Fire in the Blood

0 comments

Features, Film, Review | by — February 13, 2013

by Rebecca Biscuit

This carefully made and effective documentary highlights the role played by pharmaceutical companies in the blocking of low-cost AIDS drugs to millions of the Global South’s poor in the 1990s. Essentially condemning 10 million Africans to death when effective treatment was readily available in the West or through the use of generic (non-branded) ARVs made in Asia, drug companies fought for years to protect their patents, and therefore their profits, in what Fire in The Blood director Dylan Mohan Grey calls ‘the crime of the century’. This is the first film to chart in detail the small group of activists who fought for access to generic AIDS drug in Africa and their successful attainment of affordable treatment for the poor.

The documentary paints a clear heroes –and- villains, David and Goliath picture with a story that is sadly far from fiction. On one side of the battle is the large pharma corporations, with the backing of most Western governments. The film deconstructs the drug companies’ pro-patent arguments with clear facts shared through narration, text and talking head interviews. Facts such as:

84% of new drug research is funded through public money, though the public has no say in what the pharma companies can then charge for those drugs. Only 1.3% of pharma company revenue goes to drug discovery.

Speak to the sweep of anti-corporate public feeling that is prevalent today with the Occupy movements and UK Uncut campaign. Many more truths revealed in the film are bound to inspire anger and recognition.

In the ‘heroes’ corner, the director has gathered a roll call of not only the biggest players in this struggle, but some of the most powerful people of the time. Sharing their first-hand experiences on camera are Bill Clinton, Joseph Stiglitz, Desmond Tutu, Yusuf Hamied and William Haddad, joining activists Peter Mugyenyi and Zackie Achmat to expose the simple fact that, as Hamied says, ‘the whole of Africa was being taken for a ride’.

The characters involved in this fight are charismatic and their stories lend personal drama to a battle dominated by faceless corporations. These personal interviews are essential in focusing the viewer on the detail and truth of the matter. For example, Zackie Achmat, co-founder of Campaign Action Treatment, refused to take AIDS medication until the South African government backed the importation of cheap, generic ARV drugs made in Asia. In the film we see footage of Achmat in the late 90s, looking increasingly frail, and interviews in which he expresses the simple truth ‘we are dying because we are poor’. HIV positive South African judge Edwin Cameron explains he could afford his ARV drugs, though contextualizes the prices charged: ’they took up a third of my judicial salary. In the open market if that price is unreachably high, that’s just too bad. Those people must die’.

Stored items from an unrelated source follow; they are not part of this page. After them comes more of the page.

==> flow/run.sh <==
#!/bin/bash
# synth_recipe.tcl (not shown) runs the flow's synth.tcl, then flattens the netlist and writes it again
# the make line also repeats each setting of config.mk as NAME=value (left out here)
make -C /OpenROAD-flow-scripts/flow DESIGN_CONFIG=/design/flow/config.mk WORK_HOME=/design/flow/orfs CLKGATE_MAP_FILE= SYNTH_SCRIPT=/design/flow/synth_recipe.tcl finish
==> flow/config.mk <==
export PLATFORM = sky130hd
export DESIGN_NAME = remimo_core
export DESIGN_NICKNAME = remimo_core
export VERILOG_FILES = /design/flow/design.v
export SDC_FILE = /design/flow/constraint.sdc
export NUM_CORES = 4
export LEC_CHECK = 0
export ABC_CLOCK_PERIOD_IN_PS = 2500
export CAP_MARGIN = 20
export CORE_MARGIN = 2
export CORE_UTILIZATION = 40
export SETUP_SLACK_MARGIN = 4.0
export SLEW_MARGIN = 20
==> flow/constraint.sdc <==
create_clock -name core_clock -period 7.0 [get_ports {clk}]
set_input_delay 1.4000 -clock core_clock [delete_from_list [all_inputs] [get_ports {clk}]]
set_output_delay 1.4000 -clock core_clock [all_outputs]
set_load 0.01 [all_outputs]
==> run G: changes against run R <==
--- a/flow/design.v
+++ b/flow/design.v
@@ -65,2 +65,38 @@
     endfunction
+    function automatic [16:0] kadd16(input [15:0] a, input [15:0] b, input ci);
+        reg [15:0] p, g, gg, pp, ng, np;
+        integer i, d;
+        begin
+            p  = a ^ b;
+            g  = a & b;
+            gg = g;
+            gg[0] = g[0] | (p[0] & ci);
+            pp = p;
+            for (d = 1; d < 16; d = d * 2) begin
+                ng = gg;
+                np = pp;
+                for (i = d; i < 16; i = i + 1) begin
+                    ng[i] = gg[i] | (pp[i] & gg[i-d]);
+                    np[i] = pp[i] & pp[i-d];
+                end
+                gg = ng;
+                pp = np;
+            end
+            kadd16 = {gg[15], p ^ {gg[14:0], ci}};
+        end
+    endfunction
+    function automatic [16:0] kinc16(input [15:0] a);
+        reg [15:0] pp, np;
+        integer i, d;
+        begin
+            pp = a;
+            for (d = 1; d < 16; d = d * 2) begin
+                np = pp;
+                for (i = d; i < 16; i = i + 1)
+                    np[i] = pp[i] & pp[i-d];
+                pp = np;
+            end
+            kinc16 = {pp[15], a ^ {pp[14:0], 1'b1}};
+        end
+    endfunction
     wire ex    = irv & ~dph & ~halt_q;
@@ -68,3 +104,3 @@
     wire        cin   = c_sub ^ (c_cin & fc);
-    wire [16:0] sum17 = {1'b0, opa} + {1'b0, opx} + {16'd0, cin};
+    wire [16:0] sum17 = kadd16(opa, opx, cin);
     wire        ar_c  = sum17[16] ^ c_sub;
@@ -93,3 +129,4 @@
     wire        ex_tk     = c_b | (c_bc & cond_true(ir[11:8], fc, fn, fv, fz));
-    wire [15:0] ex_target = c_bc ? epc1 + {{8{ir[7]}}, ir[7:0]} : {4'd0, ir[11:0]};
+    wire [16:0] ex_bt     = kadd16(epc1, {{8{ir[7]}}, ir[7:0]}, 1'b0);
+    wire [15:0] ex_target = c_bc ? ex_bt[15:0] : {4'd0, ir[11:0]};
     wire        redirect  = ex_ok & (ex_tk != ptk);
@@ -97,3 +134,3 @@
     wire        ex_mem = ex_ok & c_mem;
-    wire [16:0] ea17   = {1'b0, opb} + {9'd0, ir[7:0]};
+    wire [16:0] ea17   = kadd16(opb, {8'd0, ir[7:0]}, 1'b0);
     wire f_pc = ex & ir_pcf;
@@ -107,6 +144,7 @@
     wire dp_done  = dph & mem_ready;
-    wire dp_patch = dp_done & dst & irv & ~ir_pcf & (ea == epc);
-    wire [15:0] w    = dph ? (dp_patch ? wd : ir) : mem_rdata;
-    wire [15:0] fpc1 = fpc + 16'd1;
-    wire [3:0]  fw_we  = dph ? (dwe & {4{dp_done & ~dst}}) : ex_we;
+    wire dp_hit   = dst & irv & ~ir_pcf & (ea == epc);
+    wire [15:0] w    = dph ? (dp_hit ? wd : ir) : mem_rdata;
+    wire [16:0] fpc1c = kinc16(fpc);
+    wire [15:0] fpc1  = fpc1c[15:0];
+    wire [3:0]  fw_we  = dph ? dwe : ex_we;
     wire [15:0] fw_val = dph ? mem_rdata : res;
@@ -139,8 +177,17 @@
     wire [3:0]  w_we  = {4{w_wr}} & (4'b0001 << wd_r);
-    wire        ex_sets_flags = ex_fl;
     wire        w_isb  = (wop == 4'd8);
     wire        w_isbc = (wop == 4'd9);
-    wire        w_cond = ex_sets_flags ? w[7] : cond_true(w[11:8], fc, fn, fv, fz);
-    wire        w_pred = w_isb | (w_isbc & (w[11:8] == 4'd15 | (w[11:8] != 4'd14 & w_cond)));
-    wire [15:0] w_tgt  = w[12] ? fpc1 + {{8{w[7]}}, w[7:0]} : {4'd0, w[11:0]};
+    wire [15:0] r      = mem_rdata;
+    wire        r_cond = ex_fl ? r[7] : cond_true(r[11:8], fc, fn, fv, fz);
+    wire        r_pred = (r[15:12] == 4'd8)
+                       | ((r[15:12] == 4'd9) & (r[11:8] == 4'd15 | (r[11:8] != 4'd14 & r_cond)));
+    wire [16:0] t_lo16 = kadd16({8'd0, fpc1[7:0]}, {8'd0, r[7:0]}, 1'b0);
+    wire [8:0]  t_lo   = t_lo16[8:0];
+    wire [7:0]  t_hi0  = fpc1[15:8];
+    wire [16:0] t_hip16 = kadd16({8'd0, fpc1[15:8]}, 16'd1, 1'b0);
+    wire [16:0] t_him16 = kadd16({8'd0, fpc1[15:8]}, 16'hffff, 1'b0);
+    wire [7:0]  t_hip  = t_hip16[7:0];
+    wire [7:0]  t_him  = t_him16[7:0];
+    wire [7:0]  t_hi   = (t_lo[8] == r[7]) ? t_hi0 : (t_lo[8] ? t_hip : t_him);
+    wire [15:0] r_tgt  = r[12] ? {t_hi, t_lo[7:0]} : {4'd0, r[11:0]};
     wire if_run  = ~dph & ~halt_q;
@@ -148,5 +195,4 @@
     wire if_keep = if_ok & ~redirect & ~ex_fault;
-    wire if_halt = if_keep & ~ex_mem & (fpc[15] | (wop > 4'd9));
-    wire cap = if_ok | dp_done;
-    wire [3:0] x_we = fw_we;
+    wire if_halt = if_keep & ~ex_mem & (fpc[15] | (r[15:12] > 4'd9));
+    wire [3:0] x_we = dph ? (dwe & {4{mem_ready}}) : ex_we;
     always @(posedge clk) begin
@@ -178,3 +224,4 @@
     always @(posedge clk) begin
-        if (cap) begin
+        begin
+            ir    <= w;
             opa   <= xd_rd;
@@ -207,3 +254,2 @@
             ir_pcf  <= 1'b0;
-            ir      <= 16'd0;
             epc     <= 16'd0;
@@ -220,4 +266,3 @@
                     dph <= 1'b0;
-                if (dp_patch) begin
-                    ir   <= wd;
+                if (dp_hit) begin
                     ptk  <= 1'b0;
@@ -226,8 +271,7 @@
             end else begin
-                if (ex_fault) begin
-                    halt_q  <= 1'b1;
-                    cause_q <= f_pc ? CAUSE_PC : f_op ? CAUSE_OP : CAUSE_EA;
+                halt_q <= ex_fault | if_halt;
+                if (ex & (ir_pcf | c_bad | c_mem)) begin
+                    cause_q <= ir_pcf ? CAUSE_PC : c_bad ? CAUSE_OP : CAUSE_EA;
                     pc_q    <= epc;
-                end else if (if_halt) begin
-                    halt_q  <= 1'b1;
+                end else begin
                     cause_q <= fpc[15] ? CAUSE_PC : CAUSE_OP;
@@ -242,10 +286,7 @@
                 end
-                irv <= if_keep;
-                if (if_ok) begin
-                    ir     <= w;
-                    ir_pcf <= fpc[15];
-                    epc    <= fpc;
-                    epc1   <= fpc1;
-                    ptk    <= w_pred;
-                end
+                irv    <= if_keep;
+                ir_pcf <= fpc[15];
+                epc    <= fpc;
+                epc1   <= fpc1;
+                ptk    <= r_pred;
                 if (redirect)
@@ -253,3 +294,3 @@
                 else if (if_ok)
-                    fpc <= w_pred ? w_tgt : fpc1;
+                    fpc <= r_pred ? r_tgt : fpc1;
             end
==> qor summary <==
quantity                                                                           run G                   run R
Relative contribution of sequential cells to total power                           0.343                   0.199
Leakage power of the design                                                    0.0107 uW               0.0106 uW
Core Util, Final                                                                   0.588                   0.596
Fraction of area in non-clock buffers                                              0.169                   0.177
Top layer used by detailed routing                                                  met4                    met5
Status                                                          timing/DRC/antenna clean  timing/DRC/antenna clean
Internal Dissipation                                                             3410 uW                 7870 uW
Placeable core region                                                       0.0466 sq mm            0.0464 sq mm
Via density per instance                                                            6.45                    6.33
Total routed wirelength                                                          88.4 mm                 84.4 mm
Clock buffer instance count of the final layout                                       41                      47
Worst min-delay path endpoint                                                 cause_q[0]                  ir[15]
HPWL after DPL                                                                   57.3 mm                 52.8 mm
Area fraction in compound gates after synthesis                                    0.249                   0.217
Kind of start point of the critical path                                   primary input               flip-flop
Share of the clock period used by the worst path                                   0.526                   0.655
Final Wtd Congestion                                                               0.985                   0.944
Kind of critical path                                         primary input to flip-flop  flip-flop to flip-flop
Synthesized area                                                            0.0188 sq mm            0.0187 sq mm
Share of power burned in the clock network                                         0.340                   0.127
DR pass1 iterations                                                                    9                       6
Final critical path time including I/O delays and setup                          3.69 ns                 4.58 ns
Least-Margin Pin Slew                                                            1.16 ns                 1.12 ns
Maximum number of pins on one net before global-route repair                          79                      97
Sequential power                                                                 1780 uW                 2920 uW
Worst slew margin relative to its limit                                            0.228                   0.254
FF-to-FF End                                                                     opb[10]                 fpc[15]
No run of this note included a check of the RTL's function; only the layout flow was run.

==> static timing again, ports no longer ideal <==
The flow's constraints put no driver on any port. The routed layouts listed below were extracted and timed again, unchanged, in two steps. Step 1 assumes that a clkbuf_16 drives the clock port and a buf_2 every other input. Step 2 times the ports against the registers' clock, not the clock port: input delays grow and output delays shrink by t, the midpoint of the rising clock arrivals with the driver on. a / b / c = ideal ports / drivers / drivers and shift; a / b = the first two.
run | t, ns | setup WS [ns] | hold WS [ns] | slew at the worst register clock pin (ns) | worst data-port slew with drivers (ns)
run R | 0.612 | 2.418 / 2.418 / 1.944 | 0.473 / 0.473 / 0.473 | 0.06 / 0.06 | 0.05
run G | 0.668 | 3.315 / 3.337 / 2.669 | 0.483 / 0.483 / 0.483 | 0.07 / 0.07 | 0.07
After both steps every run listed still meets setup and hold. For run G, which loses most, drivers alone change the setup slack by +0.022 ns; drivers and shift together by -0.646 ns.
Background: an optimization exercise with open tools, aiming at small area, a short achievable clock period and few clock cycles per item. Do not read the settings as production practice.
In this exercise RTL edits were held to simulation tests only and were not proved equivalent to the original.

==> inputs of job 6042 <==
==> flow/design.v <==
module tight_classifier #(
    parameter PAL_CAP = 32,              
    parameter IW      = 5,               
    parameter CW      = 16               
) (
    input  wire              clk,
    input  wire              rst,           
    input  wire              start,
    input  wire [CW-1:0]     npix,          
    input  wire [8:0]        max_colors,    
    output wire              start_ready,
    input  wire              pix_valid,
    input  wire [23:0]       pix_data,
    output wire              pix_ready,
    output reg               done,
    output reg  [2:0]        kind,
    output wire [23:0]       color0,        
    output wire [23:0]       color1,        
    output wire [CW-1:0]     count0,
    output wire [CW-1:0]     count1,
    output wire [IW:0]       ncolors,       
    input  wire [IW-1:0]     rd_idx,
    output wire [23:0]       rd_color,
    output wire [CW-1:0]     rd_count
);
    localparam K_EMPTY     = 3'd0;
    localparam K_SOLID     = 3'd1;
    localparam K_TWOCOLOR  = 3'd2;
    localparam K_PALETTE   = 3'd3;
    localparam K_TRUECOLOR = 3'd4;
    localparam ST_IDLE = 2'd0;
    localparam ST_PIX  = 2'd1;    
    localparam ST_FIN  = 2'd2;    
    reg [1:0]     state;
    reg [CW-1:0]  remaining;      
    reg [IW:0]    maxc;           
    reg           abandoned;
    reg [23:0]    col [0:PAL_CAP-1];
    reg [CW-1:0]  cnt [0:PAL_CAP-1];
    reg [IW:0]    nslots;         
    reg [IW:0]    nres;           
    reg           c0pos;          
    reg           s2v;
    reg           s2new;
    reg [PAL_CAP-1:0] sel2;       
    reg [23:0]    p2;             
    assign start_ready = (state == ST_IDLE);
    assign pix_ready   = (state == ST_PIX);
    wire pix_take = pix_valid && (state == ST_PIX);
    wire do_ins   = pix_take && !abandoned;
    integer k;
    reg [PAL_CAP-1:0] valid;
    always @(*)
        for (k = 0; k < PAL_CAP; k = k + 1)
            valid[k] = (nslots > k);
    reg [CW-1:0]      c2;         
    reg [23:0]        col_j;      
    reg [PAL_CAP-1:0] eq, head, le, shift, cnt_we;
    wire              hitop = s2v && !s2new;
    wire              eq01  = (cnt[0] == cnt[1]);
    wire              fix   = s2v && s2new && sel2[2] && eq01 && c0pos;
    always @(*) begin
        c2    = {CW{1'b0}};
        col_j = 24'd0;
        for (k = 0; k < PAL_CAP; k = k + 1) begin
            c2    = c2    | (cnt[k] & {CW{sel2[k]}});
            col_j = col_j | (col[k] & {24{sel2[k]}});
        end
        if (s2new) c2 = {CW{1'b0}};
        for (k = 0; k < PAL_CAP; k = k + 1)
            eq[k] = valid[k] && (cnt[k] == c2);
        for (k = 0; k < PAL_CAP; k = k + 1) begin
            head[k] = eq[k] && ((k == 0) ? 1'b1 : !eq[(k == 0) ? 0 : k - 1]);
            le[k]   = |(sel2 >> k);
        end
        for (k = 0; k < PAL_CAP; k = k + 1) begin
            shift[k]  = (hitop && eq[k] && !head[k] && le[k]) || (fix && k == 1);
            cnt_we[k] = s2v && (s2new ? sel2[k] : head[k]);
        end
    end
    wire [CW-1:0] c2_inc = c2 + 1'b1;
    wire [23:0]   bcast  = s2new ? p2 : col_j;
    wire [PAL_CAP-1:0] newpos = s2new ? sel2 : head;
    reg [PAL_CAP-1:0] m, m_rot, onehot_n;
    always @(*) begin
        for (k = 0; k < PAL_CAP; k = k + 1) begin
            m[k]        = valid[k] && (col[k] == pix_data);
            onehot_n[k] = (nres == k);
        end
        for (k = 0; k < PAL_CAP; k = k + 1) begin
            if (shift[k])
                m_rot[k] = m[(k == 0) ? 0 : k - 1];
            else if (hitop && head[k])
                m_rot[k] = 1'b0;          
            else if (fix && k == 0)
                m_rot[k] = m[1];
            else
                m_rot[k] = m[k];
        end
    end
    wire same   = s2v && (pix_data == p2);
    wire hit    = same || (|m);
    wire full   = (nres != 0) && (nres >= maxc);
    wire ab_now = do_ins && !hit && full;
    wire alloc  = do_ins && !hit && !full;
    always @(posedge clk) begin
        if (rst) begin
            state <= ST_IDLE;
            done  <= 1'b0;
            s2v   <= 1'b0;
        end else begin
            done <= 1'b0;
            s2v  <= do_ins && !ab_now;
            if (alloc)
                nres <= nres + 1'b1;
            if (ab_now)
                abandoned <= 1'b1;
            if (s2v && s2new)
                nslots <= nslots + 1'b1;
            case (state)
            ST_IDLE: begin
                if (start) begin
                    remaining <= npix;
                    maxc      <= (max_colors > PAL_CAP) ? PAL_CAP[IW:0] : max_colors[IW:0];
                    nres      <= 0;
                    nslots    <= 0;
                    abandoned <= 1'b0;
                    if (npix == 0) begin
                        done <= 1'b1;
                        kind <= K_EMPTY;
                    end else begin
                        state <= ST_PIX;
                    end
                end
            end
            ST_PIX: begin
                if (pix_take) begin
                    remaining <= remaining - 1'b1;
                    if (remaining == 1)
                        state <= ST_FIN;
                end
            end
            default: begin
                done  <= 1'b1;
                if (abandoned)      kind <= K_TRUECOLOR;
                else if (nres == 1) kind <= K_SOLID;
                else if (nres == 2) kind <= K_TWOCOLOR;
                else                kind <= K_PALETTE;
                state <= ST_IDLE;
            end
            endcase
        end
    end
    always @(posedge clk) begin
        sel2  <= (!rst && do_ins && !ab_now) ?
                 (same ? newpos : (hit ? m_rot : onehot_n)) : {PAL_CAP{1'b0}};
        s2new <= !hit;
        p2    <= pix_data;
        for (k = 0; k < PAL_CAP; k = k + 1) begin
            if (cnt_we[k])
                cnt[k] <= c2_inc;
            if (k == 0) begin
                if (fix)
                    col[0] <= col[1];
                else if (cnt_we[0])
                    col[0] <= bcast;
            end else begin
                if (shift[k])
                    col[k] <= col[(k == 0) ? 0 : k - 1];
                else if (cnt_we[k])
                    col[k] <= bcast;
            end
        end
        if (s2v && s2new && sel2[0])
            c0pos <= 1'b0;
        else if (hitop && head[0] && sel2[1])
            c0pos <= !c0pos;
    end
    wire swap = (kind == K_TWOCOLOR) && eq01 && c0pos;
    assign color0  = swap ? col[1] : col[0];
    assign color1  = swap ? col[0] : col[1];
    assign count0  = cnt[0];
    assign count1  = cnt[1];
    assign ncolors = nres;
    assign rd_color = col[rd_idx];
    assign rd_count = cnt[rd_idx];
endmodule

The film returns to the same message over and over. The simple truth is that cheap ARV drugs were being made in Asia, but African governments were legally blocked from importing them by patent laws protecting the profits of Western drug companies. That drugs are produced by companies free to seek the largest profit for their products – ignoring any humanitarian consequence –is a perfect example of how morally flawed free market ideology can be.

However, the film doesn’t delve too deep into ideological argument, and the sting of racism evident in the West’s approach to the AIDs crisis is mentioned but never explored. (I think comedian Sarah Silverman said recently that if 10 millions labradoodles in Africa were dying, we would do something about it). The film doesn’t suffer for this lack – these issues in themselves deserve their own handling.

Fire in the Blood culminates in a call to action – this is not a history lesson. We are provided as an audience and now active player in the drama with options as to how you can help campaign for drugs access. The documentary is not just about AIDS. It is about access in general for the poorest and the sickest, and proving that small groups of people can make big changes. Director Mohan Gray has made this argument powerfully. He has also provided , through making this film, a tool for sharing information, creating awareness and hopefully preventing a repeat of this ‘collective failure’.